On a recent drive to a city south of us, I was reminded, Winter is not forever; Spring does come back around each year. On the drive down, we commented on the green haze around the trees, the bright blue sky with the fluffiest clouds, and the warmth from the sun through the car windows. The Susquehanna River was beautiful with her banks covered in bright green grass.

And then the snow came. Just three or four inches. Just enough to make me doubt the arrival of Spring. Just enough to convince me we are stuck in an eternal time loop. On our drive home, the various houses with Christmas lights still up and shining only served to convince me further – We are truly stuck in a wintry time loop! Christmas is days away, and I have to do the baking and shopping.

They call this an “onion snow.” Which I guess means we will have a fabulous crop of onions come fall. But all I have are onion tears over the daffodils and hyacinth frozen in the flower beds.

There are things we know, things we do not doubt for a minute. We know that Winter has an end (dubious though it may currently seem). We know that Spring will come. She fell asleep for one dang minute and Winter played a mean prank. But! Spring is certain. We know it! We plant seeds indoors in anticipation of a future garden. We watch for Robins and listen for the frogs in the evenings.

There were things that Job thought he knew. He thought he knew why God would allow so much suffering in his life. He thought God had purposed the suffering against him, aiming His bow, sending the arrows to their mark.

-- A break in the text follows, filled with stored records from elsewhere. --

### config.mk
export PLATFORM = sky130hd
export DESIGN_NAME = pwr_seq
export DESIGN_NICKNAME = d
export VERILOG_FILES = /design/src/rtl/pwr_seq.sv
export SDC_FILE = /design/constraint.sdc
export NUM_CORES = 1
export LEC_CHECK = 0
export CORE_AREA = 2 2 73 75
export CTS_CLUSTER_DIAMETER = 100
export DETAILED_ROUTE_END_ITERATION = 7
export DIE_AREA = 0 0 75 77
export DONT_BUFFER_PORTS = 1
export GPL_TIMING_DRIVEN = 0
export PLACE_DENSITY = 0.88
export SLEW_MARGIN = 15
export SYNTH_ARGS = -nofsm -noshare
export SYNTH_HDL_FRONTEND = slang
export SYNTH_SLANG_ARGS = --single-unit
### constraint.sdc
create_clock -name clk -period 2.9 [get_ports clk]
set_input_delay 0.29 -clock clk [delete_from_list [all_inputs] [get_ports clk]]
set_output_delay 0.29 -clock clk [all_outputs]
set_load 0.1 [all_outputs]
### src/rtl/pwr_seq.sv
// Four-rail power sequencer: ordered bring-up with power-good timeout,
// settle delay per rail, monitored run, stepped shutdown and retry.
module pwr_seq #(
    parameter logic [31:0] MAIN_CLOCK_PERIOD = 32'd7,
    parameter logic [31:0] STEP_DELAY        = 32'd1000000,
    parameter logic [31:0] PG_TIMEOUT        = 32'd10000000
) (
    input  logic       clk,
    input  logic       rst,
    input  logic [3:0] pg,
    input  logic       retry,
    output logic [3:0] en,
    output logic       ready,
    output logic       fault,
    output logic [1:0] fault_stage
);

    localparam logic [31:0] STEP_RAW  = STEP_DELAY / MAIN_CLOCK_PERIOD;
    localparam logic [31:0] TMO_RAW   = PG_TIMEOUT / MAIN_CLOCK_PERIOD;
    localparam logic [31:0] STEP_CLK  = (STEP_RAW == 32'd0) ? 32'd1 : STEP_RAW;
    localparam logic [31:0] TMO_CLK   = (TMO_RAW == 32'd0) ? 32'd1 : TMO_RAW;
    localparam logic [31:0] STEP_LAST = STEP_CLK - 32'd1;
    localparam logic [31:0] TMO_LAST  = TMO_CLK - 32'd1;
    localparam logic [31:0] CNT_MAX   = 32'hFFFF_FFFF;

    typedef enum logic [2:0] {
        IDLE,
        ENABLE,
        WAIT_PG,
        SETTLE,
        RUN,
        SHUTDOWN,
        FAULT
    } state_t;

    state_t      state_q;
    state_t      state_d;
    logic [3:0]  en_q;
    logic [3:0]  en_d;
    logic        ready_q;
    logic        ready_d;
    logic        fault_q;
    logic        fault_d;
    logic [1:0]  stage_q;
    logic [1:0]  stage_d;
    logic [1:0]  k_q;
    logic [1:0]  k_d;
    logic [31:0] cnt_q;
    logic [31:0] cnt_d;
    logic [31:0] cnt_inc;
    logic [3:0]  pg_m;
    logic [3:0]  pg_s;
    logic        trip;
    logic [1:0]  trip_idx;
    logic [3:0]  seen;
    logic [3:0]  en_drop;

    // Rails strictly below idx.
    function automatic logic [3:0] below_mask(input logic [1:0] idx);
        below_mask = 4'b0000;
        unique case (idx)
            2'd0: below_mask = 4'b0000;
            2'd1: below_mask = 4'b0001;
            2'd2: below_mask = 4'b0011;
            2'd3: below_mask = 4'b0111;
        endcase
    endfunction

    // Rails up to and including idx.
    function automatic logic [3:0] upto_mask(input logic [1:0] idx);
        upto_mask = 4'b0000;
        unique case (idx)
            2'd0: upto_mask = 4'b0001;
            2'd1: upto_mask = 4'b0011;
            2'd2: upto_mask = 4'b0111;
            2'd3: upto_mask = 4'b1111;
        endcase
    endfunction

    // Index of the lowest zero bit; callers guarantee one exists.
    function automatic logic [1:0] lowest_low(input logic [3:0] v);
        lowest_low = 2'd3;
        if (!v[0]) begin
            lowest_low = 2'd0;
        end else if (!v[1]) begin
            lowest_low = 2'd1;
        end else if (!v[2]) begin
            lowest_low = 2'd2;
        end
    endfunction

    // Enables are always contiguous from rail 0, so drop the top one.
    function automatic logic [3:0] drop_top(input logic [3:0] v);
        drop_top = 4'b0000;
        if (v[3]) begin
            drop_top = {1'b0, v[2:0]};
        end else if (v[2]) begin
            drop_top = {2'b00, v[1:0]};
        end else if (v[1]) begin
            drop_top = {3'b000, v[0]};
        end
    endfunction

    assign cnt_inc = (cnt_q == CNT_MAX) ? cnt_q : cnt_q + 32'd1;
    assign en_drop = drop_top(en_q);

    // Two-flop synchronizer for the asynchronous power-good inputs.
    always_ff @(posedge clk) begin
        if (!rst) begin
            pg_m <= 4'b0000;
            pg_s <= 4'b0000;
        end else begin
            pg_m <= pg;
            pg_s <= pg_m;
        end
    end

    // Sequencer registers, including the registered outputs.
    always_ff @(posedge clk) begin
        if (!rst) begin
            state_q <= IDLE;
            en_q    <= 4'b0000;
            ready_q <= 1'b0;
            fault_q <= 1'b0;
            stage_q <= 2'd0;
            k_q     <= 2'd0;
            cnt_q   <= 32'd0;
        end else begin
            state_q <= state_d;
            en_q    <= en_d;
            ready_q <= ready_d;
            fault_q <= fault_d;
            stage_q <= stage_d;
            k_q     <= k_d;
            cnt_q   <= cnt_d;
        end
    end

    // Next-state and next-output logic; a trip overrides the state's own plan.
    always_comb begin
        state_d  = state_q;
        en_d     = en_q;
        ready_d  = ready_q;
        fault_d  = fault_q;
        stage_d  = stage_q;
        k_d      = k_q;
        cnt_d    = cnt_q;
        trip     = 1'b0;
        trip_idx = 2'd0;
        seen     = 4'b1111;
        unique case (state_q)
            IDLE: begin
                k_d     = 2'd0;
                cnt_d   = 32'd0;
                state_d = ENABLE;
            end
            ENABLE: begin
                en_d    = en_q | (4'b0001 << k_q);
                cnt_d   = 32'd0;
                state_d = WAIT_PG;
            end
            WAIT_PG: begin
                seen = pg_s | ~below_mask(k_q);
                if (seen != 4'b1111) begin
                    trip     = 1'b1;
                    trip_idx = lowest_low(seen);
                end else if (pg_s[k_q]) begin
                    cnt_d   = 32'd0;
                    state_d = SETTLE;
                end else if (cnt_q == TMO_LAST) begin
                    trip     = 1'b1;
                    trip_idx = k_q;
                end else begin
                    cnt_d = cnt_inc;
                end
            end
            SETTLE: begin
                seen = pg_s | ~upto_mask(k_q);
                if (seen != 4'b1111) begin
                    trip     = 1'b1;
                    trip_idx = lowest_low(seen);
                end else if (cnt_q == STEP_LAST) begin
                    cnt_d = 32'd0;
                    if (k_q == 2'd3) begin
                        ready_d = 1'b1;
                        state_d = RUN;
                    end else begin
                        k_d     = k_q + 2'd1;
                        state_d = ENABLE;
                    end
                end else begin
                    cnt_d = cnt_inc;
                end
            end
            RUN: begin
                ready_d = 1'b1;
                if (pg_s != 4'b1111) begin
                    trip     = 1'b1;
                    trip_idx = lowest_low(pg_s);
                end
            end
            SHUTDOWN: begin
                if (cnt_q == STEP_LAST) begin
                    en_d  = en_drop;
                    cnt_d = 32'd0;
                    if (en_drop == 4'b0000) begin
                        state_d = FAULT;
                    end
                end else begin
                    cnt_d = cnt_inc;
                end
            end
            FAULT: begin
                en_d    = 4'b0000;
                ready_d = 1'b0;
                fault_d = 1'b1;
                if (retry) begin
                    fault_d = 1'b0;
                    stage_d = 2'd0;
                    k_d     = 2'd0;
                    cnt_d   = 32'd0;
                    state_d = ENABLE;
                end
            end
            default: begin
                state_d = IDLE;
            end
        endcase
        if (trip) begin
            fault_d = 1'b1;
            stage_d = trip_idx;
            ready_d = 1'b0;
            en_d    = en_drop;
            cnt_d   = 32'd0;
            state_d = (en_drop == 4'b0000) ? FAULT : SHUTDOWN;
        end
    end

    assign en          = en_q;
    assign ready       = ready_q;
    assign fault       = fault_q;
    assign fault_stage = stage_q;

endmodule

==> metrics.yaml <==
grt_pass1_wl_um: 12300
drc: 0
root_buffer: "clkbuf_8"
slew_violations: 0
path_cells: "mux4_2, or3_4, or4_4, and3_1, buf_2, o211ai_4, buf_6, a21oi_1"
vdd_drop_max_mv: 0.314
yosys-top-cells-count: "dfxtp_1, nor2_1, nand2_1"
dr_total_vias: 3095
cts_hold_buffers: 0
busiest_layer: "met2"
totalWireLength_um: 7900
ys_seq_elements: 53
io_pins: 15
grt_pass1_vias: 2750
crit_required_ns: 3.09
track_usage_pct: 26.7
initial_core_util_pct: 61.5
cp_slowest_cell: "or4_4"
gp_congestion: 0.917
tritoncts: "built"
start_kind: "register"
arrival_ns: 3.02
wl_per_cell_um: 17.1
core_area_um2: 4980
fp.dieArea_um2: 5780
final_antenna_net_count: 0
report.power.total_w: 0.00209
seqCellArea_um2: 1070
hpwl_um: 5420
synthTopCellsByArea: "dfxtp_1, a21oi_1, xnor2_1, nor2_1, o21ai_0"
grt_overflow: 0
setup_violations: 0
min_period_ns: 2.83
worst_setup_path_startpoint: "k_q[0]$_SDFFE_PN0P_"
synth_top_area_share_pct: 34.7
multi_input_area_um2: 1860
grtUsageMet2_pct: 44.4
yosys.area.top_type: "dfxtp_1"
drtIter0Drc: 379
synth_cell_types: 56
clockBufferDepth: 2
synth_nets: 396
rr_startpoint: "k_q[0]$_SDFFE_PN0P_"
fin_setup_tns_ns: 0
drv_cap: 0
nNetsFinal: 406
hold_viol_final: 0
dieHeight_um: 77
cts_buffers: 5
synth_edf_count: 0
fin_area_um2: 3310
synth_area_per_cell_um2: 8.01
ys_warn_count: 0
power.density_nw_per_um2: 634
ys.flop_type: "dfxtp_1"
drive_gt1_share_pct: 9.67
critPathKind: "register to register"
syn-cell-area_um2: 3060
clk_pin_slew_ns: 0.09
grt_use_met1_pct: 33.9
antenna_found_initial: 0
synth_most_common_cell: "dfxtp_1"
fin_util_pct: 66.4
max_stage_delay_ns: 0.58
n_fill_cell: 437
synthArstFlopShare_pct: 0
syn_inst: 382
fmax_ghz: 0.354
numPortBuffers: 0
grt_max_degree: 16
drtPass1Iterations: 5
cp_max_fo: 8
hp-class: "primary input to register"
critPathCaptureType: "register"
cts.htree.levels: 2
finalCritPeriodShare_pct: 97.5
die_w_um: 75
cts_sinks: 53
leakage_nw: 0.959
placed_cell_area_um2: 3150
row_count: 26
area_growth_pct: 8.01
status: "finished clean"
use_met3_pct: 3.81
hold_start: "pg[0]"
maxSlewHeadroom_pct: 20.8
insertion_delay_ns: 0.30
worstMarginPinSlew_ns: 1.19
n_antenna_cell: 0
viasPerCell: 6.68
ys_seq_area_share_pct: 34.7
skew_ns: 0.00755
## area by class of cell
| class | instances | area share, % |
|---|---|---|
| multi-input combinational | 295 | 56.2 |
| timing repair buffer | 6 | 1.70 |
| inverter | 17 | 1.93 |
| sequential | 53 | 32.2 |
| clock buffer | 7 | 2.31 |
| tap | 70 | 2.65 |
| clock inverter | 1 | 0.227 |
| buffer | 14 | 2.73 |
## cell families (layout without fill, tap and decap cells)
| kind of cell | after synthesis | in the layout | share of synthesized area [%] |
|---|---|---|---|
| compound gates | 96 | 96 | 20.5 |
| xor+xnor | 15 | 15 | 4.29 |
| fa+ha+maj | 7 | 7 | 2.86 |
| buf+inv | 34 | 45 | 5.27 |
| flops | 53 | 53 | 34.7 |
| mux | 4 | 4 | 1.76 |
| simple gates | 173 | 173 | 30.7 |
## stage by stage
step | std cells | hold slack [ns] | setup slack [ns]
after detailed placement | 452 | 0.424 | -0.232
after global routing | 463 | 0.0987 | -0.0227
after global placement | 452 | 0.415 | -0.153
after floorplan | 382 | 0.412 | 0.244
final | 463 | 0.112 | 0.0716
after CTS | 459 | 0.109 | 0.0287
## critical path: cells and delay by family (launching register included)
kind / cells / cell delay, ns
and+or+nand+nor: 3 / 1.17
muxes: 1 / 0.55
DFF: 1 / 0.39
buffers and inverters: 2 / 0.37
AOI/OAI and AO/OA: 2 / 0.25
## timing repair
| item | CTS | global route |
|---|---|---|
| setup buffers | 0 | 3 |
| gates cloned | 0 | 3 |
| resized for setup | 5 | 13 |
| pin swaps | 0 | 5 |
| endpoints found under the hold margin | 0 | 0 |
| setup endpoints to repair | 32 | 37 |
## state kept, by name, indices dropped and copies added, names as in the netlist
name and count:
cnt_q 32, en 4, fault 1, fault_stage 2, k_q 2, pg_m 4, pg_s 4, ready 1
state_q 3
## power by group
part | internal [W] | switching, W
clock network | 0.000172 | 0.000236
registers | 0.000774 | 0.000163
logic | 0.000279 | 0.000472
## final timing paths
| kind | depth (start not counted) | slack, ns | endpoint |
|---|---|---|---|
| worst max-delay path | 8 | 0.07 | cnt_q[8]$_SDFFE_PP0P_ |
| worst min-delay path | 1 | 0.11 | pg_m[0]$_SDFF_PN0_ |
| worst max register to register | 8 | 0.07 | cnt_q[8]$_SDFFE_PP0P_ |
| worst min register to register | 1 | 0.44 | pg_s[2]$_SDFF_PN0_ |
## metal layers
layer,vias to the layer above,wire length (um)
met5,-,0
met4,0,223
met3,27,631
met2,151,3870
met1,1473,3170
li1,1444,-
## placed cells by master (no fill, tap or decap), drive strengths merged, types with 3 or more instances in the layout
| master | synthesis | final |
|---|---|---|
| ha | 7 | 7 |
| nand4 | 12 | 12 |
| dfxtp | 53 | 53 |
| inv | 16 | 16 |
| or3 | 15 | 15 |
| buf | 7 | 13 |
| nor2 | 32 | 32 |
| o21ai | 25 | 25 |
| o31ai | 10 | 10 |
| or2 | 3 | 3 |
| nand3 | 18 | 18 |
| o211ai | 4 | 4 |
| o2111ai | 3 | 3 |
| nor3 | 14 | 14 |
| or4 | 8 | 8 |
| nand2b | 4 | 4 |
| nor4 | 17 | 17 |
| nor2b | 5 | 5 |
| clkbuf | 10 | 14 |
| and2 | 8 | 8 |
| xnor2 | 14 | 14 |
| a21oi | 25 | 25 |
| nand4b | 3 | 3 |
| a31oi | 6 | 6 |
| nand2 | 28 | 28 |
Note: power is estimated with default switching activity, not from simulation.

He thought there would be no justice for him, no one to speak on his behalf. He thought God had turned against him and made him an enemy. He knew his friends and family were turning away from him, pulling back from him, avoiding him. He knew God was pursuing him. He knew God would judge him at the last. These were the things he thought he knew.

“…know then that God has put me in the wrong and closed his net about me. Behold, I cry out, ‘Violence!’ but I am not answered; I call for help, but there is no justice. He has walled up my way, so that I cannot pass, and he has set darkness upon my paths. He has stripped from me my glory, and taken the crown from my head. He breaks me down on every side, and I am gone, and my hope he has pulled up like a tree. He has kindled his wrath against me and counts me as his adversary.”

Job 19:6-11

Job feels the isolation that suffering brings. That feeling of being put in “time-out” while everyone else gets to live life as usual. That anxiety of being around people who you know love you – you know they do – but who also are incapable of understanding the pain you feel, or the sorrow, or the shame, etc. And then the wonder, or doubt, or questioning of whether someone can really love you if they don’t actually understand you. The irony of this feeling makes me chuckle – that we assume we are not understood, and so we are isolated. Yet, everyone feels misunderstood. So, in reality, we do understand each other; we can relate to the feeling of being misunderstood. This is mental gymnastics on a high wire, and it makes me dizzy. Job explains his own situation of isolation and being left out:

“He has put my brothers far from me, and those who knew me are wholly estranged from me. My relatives have failed me, my close friends have forgotten me.”

“My breath is strange to my wife, and I am a stench to the children of my own mother.”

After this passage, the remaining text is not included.